What to do:
Quote the whole listing word for word, please.

*** Records shown Section Begins ***

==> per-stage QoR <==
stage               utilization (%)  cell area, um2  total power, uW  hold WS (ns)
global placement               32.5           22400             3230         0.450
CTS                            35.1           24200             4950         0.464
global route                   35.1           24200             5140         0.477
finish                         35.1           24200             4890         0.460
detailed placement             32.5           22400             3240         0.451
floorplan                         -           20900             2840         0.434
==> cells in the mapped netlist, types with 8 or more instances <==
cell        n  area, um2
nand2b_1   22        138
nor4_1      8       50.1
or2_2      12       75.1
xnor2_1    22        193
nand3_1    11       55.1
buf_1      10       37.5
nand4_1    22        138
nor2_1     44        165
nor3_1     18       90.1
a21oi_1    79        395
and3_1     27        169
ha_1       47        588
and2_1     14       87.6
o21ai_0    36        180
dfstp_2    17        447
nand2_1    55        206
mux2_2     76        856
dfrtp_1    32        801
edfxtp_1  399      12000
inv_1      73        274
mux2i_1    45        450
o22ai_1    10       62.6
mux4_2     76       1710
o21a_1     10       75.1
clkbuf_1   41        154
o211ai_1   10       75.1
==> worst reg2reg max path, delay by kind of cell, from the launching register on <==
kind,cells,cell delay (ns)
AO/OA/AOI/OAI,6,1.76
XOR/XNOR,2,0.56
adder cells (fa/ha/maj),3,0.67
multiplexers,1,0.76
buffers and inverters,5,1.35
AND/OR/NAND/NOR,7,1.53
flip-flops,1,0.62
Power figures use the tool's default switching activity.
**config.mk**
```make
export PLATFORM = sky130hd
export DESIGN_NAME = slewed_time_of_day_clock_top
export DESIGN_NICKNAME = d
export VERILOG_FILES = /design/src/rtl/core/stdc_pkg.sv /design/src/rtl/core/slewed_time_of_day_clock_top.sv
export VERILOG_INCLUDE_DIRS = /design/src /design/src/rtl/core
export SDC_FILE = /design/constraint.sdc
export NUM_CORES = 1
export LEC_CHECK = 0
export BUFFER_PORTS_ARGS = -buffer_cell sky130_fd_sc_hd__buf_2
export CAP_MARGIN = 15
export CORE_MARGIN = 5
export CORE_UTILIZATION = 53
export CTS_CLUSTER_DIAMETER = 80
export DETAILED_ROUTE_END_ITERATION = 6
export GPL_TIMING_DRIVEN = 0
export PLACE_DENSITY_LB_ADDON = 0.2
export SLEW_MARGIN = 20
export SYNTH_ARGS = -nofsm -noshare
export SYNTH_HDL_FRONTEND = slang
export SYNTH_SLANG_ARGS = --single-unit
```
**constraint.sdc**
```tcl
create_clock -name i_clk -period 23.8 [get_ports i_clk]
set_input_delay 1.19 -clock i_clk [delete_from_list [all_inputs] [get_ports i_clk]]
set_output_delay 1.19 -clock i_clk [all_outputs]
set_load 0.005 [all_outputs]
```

*** Records shown Section Ends ***

Exercise response:
==> per-stage QoR <==
stage               utilization (%)  cell area, um2  total power, uW  hold WS (ns)
global placement               32.5           22400             3230         0.450
CTS                            35.1           24200             4950         0.464
global route                   35.1           24200             5140         0.477
finish                         35.1           24200             4890         0.460
detailed placement             32.5           22400             3240         0.451
floorplan                         -           20900             2840         0.434
==> cells in the mapped netlist, types with 8 or more instances <==
cell        n  area, um2
nand2b_1   22        138
nor4_1      8       50.1
or2_2      12       75.1
xnor2_1    22        193
nand3_1    11       55.1
buf_1      10       37.5
nand4_1    22        138
nor2_1     44        165
nor3_1     18       90.1
a21oi_1    79        395
and3_1     27        169
ha_1       47        588
and2_1     14       87.6
o21ai_0    36        180
dfstp_2    17        447
nand2_1    55        206
mux2_2     76        856
dfrtp_1    32        801
edfxtp_1  399      12000
inv_1      73        274
mux2i_1    45        450
o22ai_1    10       62.6
mux4_2     76       1710
o21a_1     10       75.1
clkbuf_1   41        154
o211ai_1   10       75.1
==> worst reg2reg max path, delay by kind of cell, from the launching register on <==
kind,cells,cell delay (ns)
AO/OA/AOI/OAI,6,1.76
XOR/XNOR,2,0.56
adder cells (fa/ha/maj),3,0.67
multiplexers,1,0.76
buffers and inverters,5,1.35
AND/OR/NAND/NOR,7,1.53
flip-flops,1,0.62
Power figures use the tool's default switching activity.
**config.mk**
```make
export PLATFORM = sky130hd
export DESIGN_NAME = slewed_time_of_day_clock_top
export DESIGN_NICKNAME = d
export VERILOG_FILES = /design/src/rtl/core/stdc_pkg.sv /design/src/rtl/core/slewed_time_of_day_clock_top.sv
export VERILOG_INCLUDE_DIRS = /design/src /design/src/rtl/core
export SDC_FILE = /design/constraint.sdc
export NUM_CORES = 1
export LEC_CHECK = 0
export BUFFER_PORTS_ARGS = -buffer_cell sky130_fd_sc_hd__buf_2
export CAP_MARGIN = 15
export CORE_MARGIN = 5
export CORE_UTILIZATION = 53
export CTS_CLUSTER_DIAMETER = 80
export DETAILED_ROUTE_END_ITERATION = 6
export GPL_TIMING_DRIVEN = 0
export PLACE_DENSITY_LB_ADDON = 0.2
export SLEW_MARGIN = 20
export SYNTH_ARGS = -nofsm -noshare
export SYNTH_HDL_FRONTEND = slang
export SYNTH_SLANG_ARGS = --single-unit
```
**constraint.sdc**
```tcl
create_clock -name i_clk -period 23.8 [get_ports i_clk]
set_input_delay 1.19 -clock i_clk [delete_from_list [all_inputs] [get_ports i_clk]]
set_output_delay 1.19 -clock i_clk [all_outputs]
set_load 0.005 [all_outputs]
```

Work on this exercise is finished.